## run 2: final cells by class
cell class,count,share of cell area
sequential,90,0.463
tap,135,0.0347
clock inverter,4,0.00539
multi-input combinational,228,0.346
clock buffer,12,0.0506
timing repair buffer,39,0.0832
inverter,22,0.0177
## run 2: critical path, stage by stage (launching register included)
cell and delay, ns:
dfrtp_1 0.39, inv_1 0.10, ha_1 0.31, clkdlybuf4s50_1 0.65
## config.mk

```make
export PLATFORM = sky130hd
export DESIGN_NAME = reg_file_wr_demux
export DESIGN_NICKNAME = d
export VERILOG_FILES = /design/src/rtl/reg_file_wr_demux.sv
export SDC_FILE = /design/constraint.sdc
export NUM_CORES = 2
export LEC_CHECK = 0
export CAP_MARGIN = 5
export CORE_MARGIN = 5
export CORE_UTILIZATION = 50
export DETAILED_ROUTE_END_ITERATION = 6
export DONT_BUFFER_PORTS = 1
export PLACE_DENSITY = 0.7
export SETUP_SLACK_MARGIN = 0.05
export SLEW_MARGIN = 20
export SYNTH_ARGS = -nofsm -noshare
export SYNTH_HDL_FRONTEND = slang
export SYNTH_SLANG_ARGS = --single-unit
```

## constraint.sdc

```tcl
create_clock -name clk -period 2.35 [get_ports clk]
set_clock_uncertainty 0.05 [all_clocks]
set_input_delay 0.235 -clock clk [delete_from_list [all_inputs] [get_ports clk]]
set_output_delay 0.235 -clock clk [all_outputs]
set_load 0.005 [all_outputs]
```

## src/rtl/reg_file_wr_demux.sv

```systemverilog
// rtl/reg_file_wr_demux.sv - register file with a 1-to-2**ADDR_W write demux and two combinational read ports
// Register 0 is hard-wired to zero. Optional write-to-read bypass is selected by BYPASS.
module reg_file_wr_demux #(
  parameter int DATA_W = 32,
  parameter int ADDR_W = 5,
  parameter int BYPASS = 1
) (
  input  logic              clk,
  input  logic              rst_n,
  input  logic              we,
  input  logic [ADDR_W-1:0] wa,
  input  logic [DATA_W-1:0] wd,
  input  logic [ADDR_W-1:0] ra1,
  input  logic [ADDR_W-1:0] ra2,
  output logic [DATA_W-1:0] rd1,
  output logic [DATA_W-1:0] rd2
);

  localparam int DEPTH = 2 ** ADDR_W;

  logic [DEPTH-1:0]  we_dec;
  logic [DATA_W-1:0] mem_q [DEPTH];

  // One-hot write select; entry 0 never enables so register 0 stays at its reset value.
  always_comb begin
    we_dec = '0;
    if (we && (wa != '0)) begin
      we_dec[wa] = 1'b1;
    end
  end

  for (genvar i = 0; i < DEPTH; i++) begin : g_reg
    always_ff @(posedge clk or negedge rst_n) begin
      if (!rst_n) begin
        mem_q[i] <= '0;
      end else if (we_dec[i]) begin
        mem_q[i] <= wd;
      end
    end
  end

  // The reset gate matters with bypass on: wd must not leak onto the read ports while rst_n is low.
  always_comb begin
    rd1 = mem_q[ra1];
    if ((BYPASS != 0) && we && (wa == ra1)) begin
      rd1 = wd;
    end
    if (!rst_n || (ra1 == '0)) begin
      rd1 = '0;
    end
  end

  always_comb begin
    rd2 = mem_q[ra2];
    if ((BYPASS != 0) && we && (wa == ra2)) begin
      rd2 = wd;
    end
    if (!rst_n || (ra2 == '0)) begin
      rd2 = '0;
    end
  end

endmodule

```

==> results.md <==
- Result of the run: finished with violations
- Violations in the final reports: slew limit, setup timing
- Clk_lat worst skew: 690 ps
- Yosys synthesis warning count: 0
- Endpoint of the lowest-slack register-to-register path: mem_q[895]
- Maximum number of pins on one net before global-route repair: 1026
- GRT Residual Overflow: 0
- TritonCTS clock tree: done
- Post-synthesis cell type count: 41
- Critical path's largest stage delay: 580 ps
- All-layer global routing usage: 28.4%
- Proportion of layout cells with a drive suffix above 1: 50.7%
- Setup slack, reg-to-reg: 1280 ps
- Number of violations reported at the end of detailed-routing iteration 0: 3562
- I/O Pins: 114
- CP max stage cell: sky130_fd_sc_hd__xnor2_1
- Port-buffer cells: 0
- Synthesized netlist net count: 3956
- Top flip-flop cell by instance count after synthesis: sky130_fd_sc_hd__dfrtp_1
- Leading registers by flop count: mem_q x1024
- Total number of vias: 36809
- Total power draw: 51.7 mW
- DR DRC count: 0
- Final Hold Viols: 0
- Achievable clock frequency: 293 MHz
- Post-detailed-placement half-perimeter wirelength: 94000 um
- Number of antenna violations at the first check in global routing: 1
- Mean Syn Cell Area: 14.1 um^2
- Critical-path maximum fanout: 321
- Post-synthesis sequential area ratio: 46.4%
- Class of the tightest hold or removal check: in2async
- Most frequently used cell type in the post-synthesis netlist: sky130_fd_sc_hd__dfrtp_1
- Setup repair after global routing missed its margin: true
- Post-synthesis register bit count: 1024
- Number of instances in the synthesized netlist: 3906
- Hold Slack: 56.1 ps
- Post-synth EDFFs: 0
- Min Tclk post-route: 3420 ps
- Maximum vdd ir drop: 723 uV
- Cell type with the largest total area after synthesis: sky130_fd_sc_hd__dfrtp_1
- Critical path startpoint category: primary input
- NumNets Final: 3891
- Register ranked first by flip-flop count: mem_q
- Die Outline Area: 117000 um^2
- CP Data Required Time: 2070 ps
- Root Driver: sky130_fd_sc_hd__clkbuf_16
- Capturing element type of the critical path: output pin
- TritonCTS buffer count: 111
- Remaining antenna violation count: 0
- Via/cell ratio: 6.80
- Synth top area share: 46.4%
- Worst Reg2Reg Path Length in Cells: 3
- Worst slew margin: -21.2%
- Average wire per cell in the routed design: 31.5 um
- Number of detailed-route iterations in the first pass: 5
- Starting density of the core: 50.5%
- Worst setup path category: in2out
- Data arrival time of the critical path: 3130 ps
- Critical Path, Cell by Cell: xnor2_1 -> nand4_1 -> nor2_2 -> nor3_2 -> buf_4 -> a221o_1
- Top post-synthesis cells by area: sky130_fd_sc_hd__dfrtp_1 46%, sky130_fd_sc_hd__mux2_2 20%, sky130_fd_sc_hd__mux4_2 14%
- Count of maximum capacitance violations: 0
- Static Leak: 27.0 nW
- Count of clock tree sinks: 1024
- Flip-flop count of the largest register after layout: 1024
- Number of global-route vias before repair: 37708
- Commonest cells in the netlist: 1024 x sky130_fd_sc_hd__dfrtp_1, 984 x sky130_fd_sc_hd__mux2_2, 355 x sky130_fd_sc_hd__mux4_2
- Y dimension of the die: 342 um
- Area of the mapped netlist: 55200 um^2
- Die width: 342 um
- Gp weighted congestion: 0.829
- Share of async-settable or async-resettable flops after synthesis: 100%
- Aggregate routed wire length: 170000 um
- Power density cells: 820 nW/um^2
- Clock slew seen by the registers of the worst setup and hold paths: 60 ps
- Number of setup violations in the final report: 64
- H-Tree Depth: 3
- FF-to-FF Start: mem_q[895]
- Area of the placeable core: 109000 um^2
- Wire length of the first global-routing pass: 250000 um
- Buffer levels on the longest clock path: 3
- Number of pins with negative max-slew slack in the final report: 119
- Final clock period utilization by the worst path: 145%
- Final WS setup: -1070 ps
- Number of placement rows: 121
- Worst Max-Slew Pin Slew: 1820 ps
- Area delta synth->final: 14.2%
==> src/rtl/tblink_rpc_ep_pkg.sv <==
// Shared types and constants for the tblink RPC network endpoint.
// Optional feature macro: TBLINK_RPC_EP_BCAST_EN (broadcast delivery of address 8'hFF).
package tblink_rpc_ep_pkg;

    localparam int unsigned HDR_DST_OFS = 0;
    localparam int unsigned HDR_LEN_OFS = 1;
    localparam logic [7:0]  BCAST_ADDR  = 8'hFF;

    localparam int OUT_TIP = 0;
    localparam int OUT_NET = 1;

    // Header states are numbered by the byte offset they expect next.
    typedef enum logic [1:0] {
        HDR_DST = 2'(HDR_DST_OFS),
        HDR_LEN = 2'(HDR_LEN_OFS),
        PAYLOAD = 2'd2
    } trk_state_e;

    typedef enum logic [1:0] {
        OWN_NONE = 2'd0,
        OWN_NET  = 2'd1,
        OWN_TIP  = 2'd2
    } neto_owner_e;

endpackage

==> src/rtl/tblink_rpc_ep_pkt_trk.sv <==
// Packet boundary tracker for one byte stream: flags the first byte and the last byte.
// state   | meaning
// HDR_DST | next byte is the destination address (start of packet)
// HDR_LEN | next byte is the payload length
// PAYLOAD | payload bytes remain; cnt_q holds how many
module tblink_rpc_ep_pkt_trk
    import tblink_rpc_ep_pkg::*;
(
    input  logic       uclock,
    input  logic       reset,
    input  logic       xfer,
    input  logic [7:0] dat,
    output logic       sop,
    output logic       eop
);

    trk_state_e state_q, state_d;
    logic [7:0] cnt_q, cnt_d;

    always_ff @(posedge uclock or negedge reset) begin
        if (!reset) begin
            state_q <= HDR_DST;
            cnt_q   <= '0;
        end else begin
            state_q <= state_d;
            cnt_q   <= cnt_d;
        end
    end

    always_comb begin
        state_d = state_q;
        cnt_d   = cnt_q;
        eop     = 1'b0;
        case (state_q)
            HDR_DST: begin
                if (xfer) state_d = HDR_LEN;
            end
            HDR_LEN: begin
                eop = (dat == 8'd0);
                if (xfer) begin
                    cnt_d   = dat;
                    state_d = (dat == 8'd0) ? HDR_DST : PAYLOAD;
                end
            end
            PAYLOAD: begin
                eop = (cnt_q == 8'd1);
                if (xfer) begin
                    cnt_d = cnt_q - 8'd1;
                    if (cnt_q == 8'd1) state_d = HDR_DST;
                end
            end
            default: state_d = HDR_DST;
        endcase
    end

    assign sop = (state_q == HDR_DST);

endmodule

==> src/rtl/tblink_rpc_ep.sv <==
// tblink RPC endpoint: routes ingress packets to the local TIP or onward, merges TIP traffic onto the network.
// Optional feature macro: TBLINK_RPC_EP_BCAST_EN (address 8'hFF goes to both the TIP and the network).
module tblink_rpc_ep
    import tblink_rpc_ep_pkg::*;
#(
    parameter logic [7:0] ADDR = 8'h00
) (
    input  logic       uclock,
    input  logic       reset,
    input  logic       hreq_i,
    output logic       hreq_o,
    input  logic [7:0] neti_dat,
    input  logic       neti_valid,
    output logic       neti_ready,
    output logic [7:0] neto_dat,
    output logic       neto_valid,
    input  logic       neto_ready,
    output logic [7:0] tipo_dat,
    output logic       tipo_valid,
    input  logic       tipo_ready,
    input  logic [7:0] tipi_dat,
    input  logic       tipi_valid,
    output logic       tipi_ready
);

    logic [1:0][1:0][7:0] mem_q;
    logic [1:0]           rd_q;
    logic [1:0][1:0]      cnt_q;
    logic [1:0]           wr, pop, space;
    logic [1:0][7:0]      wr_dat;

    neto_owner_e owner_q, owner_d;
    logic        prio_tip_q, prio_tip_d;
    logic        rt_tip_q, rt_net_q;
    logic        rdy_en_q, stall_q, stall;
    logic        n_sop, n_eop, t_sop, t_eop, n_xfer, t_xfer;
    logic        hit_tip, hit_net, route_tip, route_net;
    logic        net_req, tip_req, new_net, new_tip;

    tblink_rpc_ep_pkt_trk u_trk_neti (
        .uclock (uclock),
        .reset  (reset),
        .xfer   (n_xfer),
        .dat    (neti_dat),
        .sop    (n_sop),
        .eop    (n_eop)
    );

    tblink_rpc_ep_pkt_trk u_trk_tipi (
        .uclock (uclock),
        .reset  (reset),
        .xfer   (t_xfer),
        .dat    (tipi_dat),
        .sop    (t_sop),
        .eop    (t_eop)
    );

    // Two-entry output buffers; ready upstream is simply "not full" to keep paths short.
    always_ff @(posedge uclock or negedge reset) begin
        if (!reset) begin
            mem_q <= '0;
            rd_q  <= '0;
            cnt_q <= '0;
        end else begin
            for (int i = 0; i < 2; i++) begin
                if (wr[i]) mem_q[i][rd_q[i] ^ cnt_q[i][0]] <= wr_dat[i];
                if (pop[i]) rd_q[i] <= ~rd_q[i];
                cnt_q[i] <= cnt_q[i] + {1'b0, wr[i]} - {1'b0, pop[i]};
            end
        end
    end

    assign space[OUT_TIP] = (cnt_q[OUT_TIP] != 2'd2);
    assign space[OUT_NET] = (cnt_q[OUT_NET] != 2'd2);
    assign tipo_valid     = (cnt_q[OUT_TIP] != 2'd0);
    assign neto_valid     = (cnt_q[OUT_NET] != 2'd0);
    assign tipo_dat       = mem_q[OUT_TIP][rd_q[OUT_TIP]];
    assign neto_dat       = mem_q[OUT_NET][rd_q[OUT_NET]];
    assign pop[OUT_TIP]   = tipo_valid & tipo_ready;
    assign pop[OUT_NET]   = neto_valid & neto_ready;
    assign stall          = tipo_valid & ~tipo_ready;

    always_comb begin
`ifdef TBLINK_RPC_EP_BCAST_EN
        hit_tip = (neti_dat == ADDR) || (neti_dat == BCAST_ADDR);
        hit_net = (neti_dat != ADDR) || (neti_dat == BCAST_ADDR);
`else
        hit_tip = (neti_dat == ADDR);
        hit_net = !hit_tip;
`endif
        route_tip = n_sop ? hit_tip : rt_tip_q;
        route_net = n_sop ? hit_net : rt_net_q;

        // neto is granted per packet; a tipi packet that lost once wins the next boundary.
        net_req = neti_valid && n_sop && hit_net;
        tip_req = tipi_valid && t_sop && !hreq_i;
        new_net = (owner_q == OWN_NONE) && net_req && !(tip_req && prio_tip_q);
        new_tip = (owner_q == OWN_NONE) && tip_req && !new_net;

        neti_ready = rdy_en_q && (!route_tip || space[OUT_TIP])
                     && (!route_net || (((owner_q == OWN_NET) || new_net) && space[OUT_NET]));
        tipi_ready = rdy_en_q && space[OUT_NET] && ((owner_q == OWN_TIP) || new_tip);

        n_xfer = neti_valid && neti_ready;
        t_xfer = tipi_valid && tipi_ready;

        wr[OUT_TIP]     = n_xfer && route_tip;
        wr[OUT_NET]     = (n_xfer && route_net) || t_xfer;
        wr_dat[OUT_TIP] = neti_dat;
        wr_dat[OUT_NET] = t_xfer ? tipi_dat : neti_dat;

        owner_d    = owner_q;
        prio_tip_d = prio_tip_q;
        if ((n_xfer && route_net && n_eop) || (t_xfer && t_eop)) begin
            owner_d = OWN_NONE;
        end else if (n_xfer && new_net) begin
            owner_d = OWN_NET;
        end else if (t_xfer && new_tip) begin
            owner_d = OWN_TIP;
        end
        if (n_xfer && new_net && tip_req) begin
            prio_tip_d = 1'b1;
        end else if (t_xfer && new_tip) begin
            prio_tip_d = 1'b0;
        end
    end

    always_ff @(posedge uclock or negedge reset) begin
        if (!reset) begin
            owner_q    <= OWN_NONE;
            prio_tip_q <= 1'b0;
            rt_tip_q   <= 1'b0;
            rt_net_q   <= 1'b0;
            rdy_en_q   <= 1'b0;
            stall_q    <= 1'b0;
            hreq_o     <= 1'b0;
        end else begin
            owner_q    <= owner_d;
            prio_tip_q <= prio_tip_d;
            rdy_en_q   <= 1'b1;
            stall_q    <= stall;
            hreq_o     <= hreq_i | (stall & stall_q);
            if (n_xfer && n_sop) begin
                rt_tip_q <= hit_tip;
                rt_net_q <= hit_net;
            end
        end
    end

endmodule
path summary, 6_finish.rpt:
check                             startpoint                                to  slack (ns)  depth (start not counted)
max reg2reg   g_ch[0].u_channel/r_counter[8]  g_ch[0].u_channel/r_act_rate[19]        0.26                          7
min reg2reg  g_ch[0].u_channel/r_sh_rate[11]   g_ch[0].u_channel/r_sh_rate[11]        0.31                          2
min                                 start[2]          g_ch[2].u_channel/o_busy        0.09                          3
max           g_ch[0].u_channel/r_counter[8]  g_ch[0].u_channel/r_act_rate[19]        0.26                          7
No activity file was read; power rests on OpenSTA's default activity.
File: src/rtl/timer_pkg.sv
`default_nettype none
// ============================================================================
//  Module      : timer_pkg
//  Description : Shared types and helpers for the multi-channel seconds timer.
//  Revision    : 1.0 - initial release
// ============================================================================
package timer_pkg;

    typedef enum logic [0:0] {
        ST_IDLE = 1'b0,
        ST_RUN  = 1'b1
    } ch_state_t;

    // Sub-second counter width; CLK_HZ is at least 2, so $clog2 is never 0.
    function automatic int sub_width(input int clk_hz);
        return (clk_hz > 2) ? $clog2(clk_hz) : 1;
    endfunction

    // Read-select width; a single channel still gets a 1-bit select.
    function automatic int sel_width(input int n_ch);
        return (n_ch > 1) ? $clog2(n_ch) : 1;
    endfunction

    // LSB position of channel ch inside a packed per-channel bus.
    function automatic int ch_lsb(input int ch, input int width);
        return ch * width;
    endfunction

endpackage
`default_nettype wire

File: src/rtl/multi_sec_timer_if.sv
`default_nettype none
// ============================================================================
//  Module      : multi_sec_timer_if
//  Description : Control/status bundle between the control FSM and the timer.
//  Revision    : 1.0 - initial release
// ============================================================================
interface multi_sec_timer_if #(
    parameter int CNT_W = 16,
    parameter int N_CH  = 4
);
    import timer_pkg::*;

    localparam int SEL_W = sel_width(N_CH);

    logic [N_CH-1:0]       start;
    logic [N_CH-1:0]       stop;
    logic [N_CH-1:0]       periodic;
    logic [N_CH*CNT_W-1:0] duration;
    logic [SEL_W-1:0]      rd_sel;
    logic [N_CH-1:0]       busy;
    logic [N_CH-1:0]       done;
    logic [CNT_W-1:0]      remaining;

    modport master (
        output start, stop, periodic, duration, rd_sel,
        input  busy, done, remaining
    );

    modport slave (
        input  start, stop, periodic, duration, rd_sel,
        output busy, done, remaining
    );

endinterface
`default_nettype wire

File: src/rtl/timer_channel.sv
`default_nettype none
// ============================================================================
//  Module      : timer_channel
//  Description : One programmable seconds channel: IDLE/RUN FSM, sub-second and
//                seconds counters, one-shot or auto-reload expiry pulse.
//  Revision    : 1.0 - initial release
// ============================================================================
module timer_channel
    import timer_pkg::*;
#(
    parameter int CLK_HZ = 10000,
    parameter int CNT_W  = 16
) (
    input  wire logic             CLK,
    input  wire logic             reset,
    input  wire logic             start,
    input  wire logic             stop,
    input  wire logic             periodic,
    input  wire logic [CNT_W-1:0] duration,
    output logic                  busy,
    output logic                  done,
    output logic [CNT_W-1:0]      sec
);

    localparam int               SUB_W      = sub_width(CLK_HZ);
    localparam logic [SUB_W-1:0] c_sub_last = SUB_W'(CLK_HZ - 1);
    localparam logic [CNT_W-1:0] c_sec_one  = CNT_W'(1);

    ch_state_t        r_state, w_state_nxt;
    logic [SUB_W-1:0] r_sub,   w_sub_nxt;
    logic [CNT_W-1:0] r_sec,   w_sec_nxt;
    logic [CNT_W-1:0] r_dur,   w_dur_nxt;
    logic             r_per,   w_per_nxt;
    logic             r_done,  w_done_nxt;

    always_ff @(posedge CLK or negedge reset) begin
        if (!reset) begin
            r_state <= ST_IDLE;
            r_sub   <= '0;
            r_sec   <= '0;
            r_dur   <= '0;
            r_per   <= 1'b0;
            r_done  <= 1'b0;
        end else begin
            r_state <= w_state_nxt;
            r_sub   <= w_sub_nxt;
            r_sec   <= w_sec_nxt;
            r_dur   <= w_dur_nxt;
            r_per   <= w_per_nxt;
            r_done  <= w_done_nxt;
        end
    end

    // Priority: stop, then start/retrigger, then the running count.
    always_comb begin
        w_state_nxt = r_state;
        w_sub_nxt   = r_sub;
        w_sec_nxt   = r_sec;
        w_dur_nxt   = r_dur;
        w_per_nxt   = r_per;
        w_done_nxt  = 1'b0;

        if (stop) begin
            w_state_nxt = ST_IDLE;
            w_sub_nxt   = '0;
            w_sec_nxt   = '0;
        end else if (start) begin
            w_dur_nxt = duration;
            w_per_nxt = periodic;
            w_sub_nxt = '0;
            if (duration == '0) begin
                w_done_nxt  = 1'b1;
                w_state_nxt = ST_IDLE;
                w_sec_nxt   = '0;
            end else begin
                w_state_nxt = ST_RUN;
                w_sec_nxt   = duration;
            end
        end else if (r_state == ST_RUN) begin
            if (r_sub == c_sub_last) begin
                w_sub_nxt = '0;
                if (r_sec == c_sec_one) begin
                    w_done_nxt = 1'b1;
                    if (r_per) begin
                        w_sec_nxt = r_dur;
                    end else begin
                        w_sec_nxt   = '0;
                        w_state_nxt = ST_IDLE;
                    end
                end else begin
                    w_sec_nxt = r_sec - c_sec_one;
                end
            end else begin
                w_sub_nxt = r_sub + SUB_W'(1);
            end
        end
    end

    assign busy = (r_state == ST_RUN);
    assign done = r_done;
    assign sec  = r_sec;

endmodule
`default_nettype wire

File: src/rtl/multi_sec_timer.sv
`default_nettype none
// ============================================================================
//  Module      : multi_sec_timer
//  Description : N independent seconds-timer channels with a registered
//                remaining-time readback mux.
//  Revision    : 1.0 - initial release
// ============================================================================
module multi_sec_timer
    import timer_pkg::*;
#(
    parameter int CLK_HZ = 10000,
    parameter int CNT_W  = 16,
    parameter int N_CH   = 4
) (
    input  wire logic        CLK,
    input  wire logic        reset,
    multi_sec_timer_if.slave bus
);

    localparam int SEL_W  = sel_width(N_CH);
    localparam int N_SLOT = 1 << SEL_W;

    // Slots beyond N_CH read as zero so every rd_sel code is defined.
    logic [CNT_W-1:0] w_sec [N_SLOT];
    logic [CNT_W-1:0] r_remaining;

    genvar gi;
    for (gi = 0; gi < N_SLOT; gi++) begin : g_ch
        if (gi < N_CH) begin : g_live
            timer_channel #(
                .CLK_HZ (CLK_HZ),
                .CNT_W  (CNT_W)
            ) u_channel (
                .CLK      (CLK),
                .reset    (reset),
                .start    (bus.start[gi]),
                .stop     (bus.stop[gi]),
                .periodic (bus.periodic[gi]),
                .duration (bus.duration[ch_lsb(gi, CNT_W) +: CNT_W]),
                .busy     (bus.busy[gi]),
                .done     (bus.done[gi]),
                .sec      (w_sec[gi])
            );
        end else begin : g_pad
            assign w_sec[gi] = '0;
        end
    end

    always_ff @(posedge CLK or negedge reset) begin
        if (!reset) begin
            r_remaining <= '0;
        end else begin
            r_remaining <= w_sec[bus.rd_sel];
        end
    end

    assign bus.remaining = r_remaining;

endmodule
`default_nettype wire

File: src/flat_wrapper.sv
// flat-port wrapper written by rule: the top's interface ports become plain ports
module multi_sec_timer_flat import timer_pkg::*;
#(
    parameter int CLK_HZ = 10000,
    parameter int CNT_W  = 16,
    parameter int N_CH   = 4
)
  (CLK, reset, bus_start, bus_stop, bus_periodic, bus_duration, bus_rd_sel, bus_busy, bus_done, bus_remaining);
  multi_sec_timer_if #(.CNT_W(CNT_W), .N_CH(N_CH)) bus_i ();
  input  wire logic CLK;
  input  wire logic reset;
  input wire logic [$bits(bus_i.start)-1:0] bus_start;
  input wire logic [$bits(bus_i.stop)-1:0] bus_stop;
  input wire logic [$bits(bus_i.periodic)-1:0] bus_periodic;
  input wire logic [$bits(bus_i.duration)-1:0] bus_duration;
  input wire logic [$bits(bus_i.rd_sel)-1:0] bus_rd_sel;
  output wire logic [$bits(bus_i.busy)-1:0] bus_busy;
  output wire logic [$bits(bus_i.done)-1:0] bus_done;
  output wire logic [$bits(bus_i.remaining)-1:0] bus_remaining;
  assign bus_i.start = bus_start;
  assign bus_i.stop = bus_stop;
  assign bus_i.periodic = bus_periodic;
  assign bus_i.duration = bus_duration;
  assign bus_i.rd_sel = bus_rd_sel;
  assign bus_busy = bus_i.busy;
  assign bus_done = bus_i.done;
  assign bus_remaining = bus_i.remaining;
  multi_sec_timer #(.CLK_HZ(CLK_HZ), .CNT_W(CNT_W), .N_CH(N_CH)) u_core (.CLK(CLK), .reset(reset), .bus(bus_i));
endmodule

HOW TO COMPLETE THIS TASK: Starting with the line that holds "hit_net = !hit_tip;" and ending with the line that holds "neti_ready = rdy_en_q", retype every line in the data above exactly, and nothing else.

PROBLEM SOLUTION:
        hit_net = !hit_tip;
`endif
        route_tip = n_sop ? hit_tip : rt_tip_q;
        route_net = n_sop ? hit_net : rt_net_q;

        // neto is granted per packet; a tipi packet that lost once wins the next boundary.
        net_req = neti_valid && n_sop && hit_net;
        tip_req = tipi_valid && t_sop && !hreq_i;
        new_net = (owner_q == OWN_NONE) && net_req && !(tip_req && prio_tip_q);
        new_tip = (owner_q == OWN_NONE) && tip_req && !new_net;

        neti_ready = rdy_en_q && (!route_tip || space[OUT_TIP])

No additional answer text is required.